Along with miniaturization and high performance of electronic devices, printed wiring boards mounted therein are increasing in density by increasing the number of layers, reducing the size of through-holes, and reducing the interval between holes. In addition, the expansion of chips due to the increase in memory capacity and the reduction in the thermal expansion coefficient of mounted components are progressing due to the thinner sealing material. In order to ensure the connection reliability with the mounted component, further lower thermal expansion coefficient and higher elastic modulus are required for the substrate material.
In order to satisfy the demand for a low thermal expansion coefficient and a high elastic modulus, there is a method by adding a filler.
In addition, dicyandiamide, which has been conventionally used as a curing agent for epoxy resins, has poor compatibility with epoxy resins, and dicyandiamide often precipitates when used as a prepreg. For reasons such as a low softening temperature, smears that cause the resin to adhere to the inner circuit copper during drilling are likely to occur, and the long-term heat resistance in air is also poor.
As a resin system that solves these problems, there is an epoxy resin cured with a polycondensate of phenols and formaldehyde. In the printed wiring board by this curing system, smear generation is less than half and the heat resistance in the air is improved more than twice as compared with the dicyandiamide curing system.
However, epoxy resins cured with a polycondensate of phenols and formaldehyde have drawbacks such as low adhesion and are hard and brittle. Especially when inorganic fillers are added, they are sufficiently reliable. You can't get sex.
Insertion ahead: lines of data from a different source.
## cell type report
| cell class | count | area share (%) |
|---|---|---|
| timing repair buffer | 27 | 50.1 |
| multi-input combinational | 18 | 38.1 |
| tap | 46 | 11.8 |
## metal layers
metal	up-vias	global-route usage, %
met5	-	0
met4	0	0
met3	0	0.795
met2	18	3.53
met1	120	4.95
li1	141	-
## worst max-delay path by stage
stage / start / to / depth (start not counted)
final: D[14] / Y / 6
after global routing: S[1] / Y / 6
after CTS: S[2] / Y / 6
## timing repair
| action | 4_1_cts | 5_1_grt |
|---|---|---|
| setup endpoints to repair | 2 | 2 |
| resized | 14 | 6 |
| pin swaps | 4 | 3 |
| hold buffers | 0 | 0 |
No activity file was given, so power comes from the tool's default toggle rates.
==> flow/design.v <==
module fulladder_4b(
	input [3:0] A,B,		 
	input Cex,				 
	output reg[3:0] S,	 
	output reg CO			 
);
	reg [3:0] P,G;		 
	wire [3:0] C;
	carry_lookahead C1(
	.P(P),
	.G(G),
	.Cex(Cex),
	.C(C)
	);
	always@(*)begin
		P = A^B;		 
		G = A&B;		 
		CO = C[3];
		S[3]=P[3]^C[2];
		S[2]=P[2]^C[1];
		S[1]=P[1]^C[0];
		S[0]=P[0]^Cex;
	end
endmodule
module carry_lookahead(
	input [3:0] P,G,	 
	input Cex,			 
	output reg[3:0] C	 
); 
	always@(*) begin	 
		C[0] = G[0] | (P[0] & Cex );
		C[1] = G[1] | (P[1] & C[0]);
		C[2] = G[2] | (P[2] & C[1]);
		C[3] = G[3] | (P[3] & C[2]);
	end
endmodule
==> flow/run.sh <==
#!/bin/bash
# OpenROAD 26Q1-2900-gdf79404cd8, Yosys 0.63+post, stock flow scripts
make -C /OpenROAD-flow-scripts/flow DESIGN_CONFIG=/design/flow/config.mk WORK_HOME=/design/flow/orfs finish
==> flow/config.mk <==
export PLATFORM = sky130hd
export DESIGN_NAME = fulladder_4b
export DESIGN_NICKNAME = fulladder_4b
export VERILOG_FILES = /design/flow/design.v
export SDC_FILE = /design/flow/constraint.sdc
export NUM_CORES = 4
export LEC_CHECK = 1
export CORE_AREA = 10 10 70 70
export DIE_AREA = 0 0 80 80
==> flow/constraint.sdc <==
current_design fulladder_4b

set clk_period 3.0
set clk_io_pct 0.2

create_clock -name clk0 -period $clk_period

set non_clock_inputs [all_inputs -no_clocks]
set_input_delay [expr $clk_period * $clk_io_pct] -clock clk0 $non_clock_inputs
set_output_delay [expr $clk_period * $clk_io_pct] -clock clk0 [all_outputs]
==> design/flow/design.v <==
module RAM_1Port #(
    parameter WIDTH = 16,
    parameter DEPTH = 256
) (
    input                          i_Clk,
    input      [$clog2(DEPTH)-1:0] i_Addr,
    input                          i_Wr_DV,
    input      [        WIDTH-1:0] i_Wr_Data,
    input                          i_Rd_En,
    output reg                     o_Rd_DV,
    output reg [        WIDTH-1:0] o_Rd_Data
);
  reg [WIDTH-1:0] r_Mem[DEPTH-1:0];
  always @(posedge i_Clk) begin
    if (i_Wr_DV) begin
      r_Mem[i_Addr] <= i_Wr_Data;
    end
    o_Rd_Data <= r_Mem[i_Addr];
    o_Rd_DV   <= i_Rd_En;   
  end
endmodule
  The present invention has been made in view of such a situation. A prepreg for a printed wiring board having high connection reliability with a mounting component due to a low coefficient of thermal expansion and excellent heat resistance, and a metal-clad laminate using the same. It is to provide.

The present invention provides (a) an epoxy resin having at least two epoxy groups in one molecule, (b) a polycondensate of phenols and formaldehyde, (c) dicyandiamide, (d) a curing accelerator, and (e) A varnish containing an inorganic filler as an essential component, wherein (e) a glass woven fabric is impregnated with a thermosetting resin varnish whose inorganic filler is 50 to 150% by weight based on the organic resin solid content in the varnish, The present invention relates to a prepreg for a printed wiring board which is heated and dried to form a B stage.
The present invention also relates to a prepreg for a printed wiring board, wherein the epoxy resin (a) is a glycidyl etherified product of a polycondensate of phenols and formaldehyde.
Furthermore, the present invention relates to a metal-clad laminate obtained by stacking at least one prepreg for a printed wiring board, placing a metal foil on one or both sides thereof, and heating and pressing.

  By using the prepreg for a printer wiring board of the present invention, it is possible to obtain a metal-clad laminate for a printed wiring board that has a higher connection reliability with a mounted component than a low coefficient of thermal expansion and is excellent in heat resistance.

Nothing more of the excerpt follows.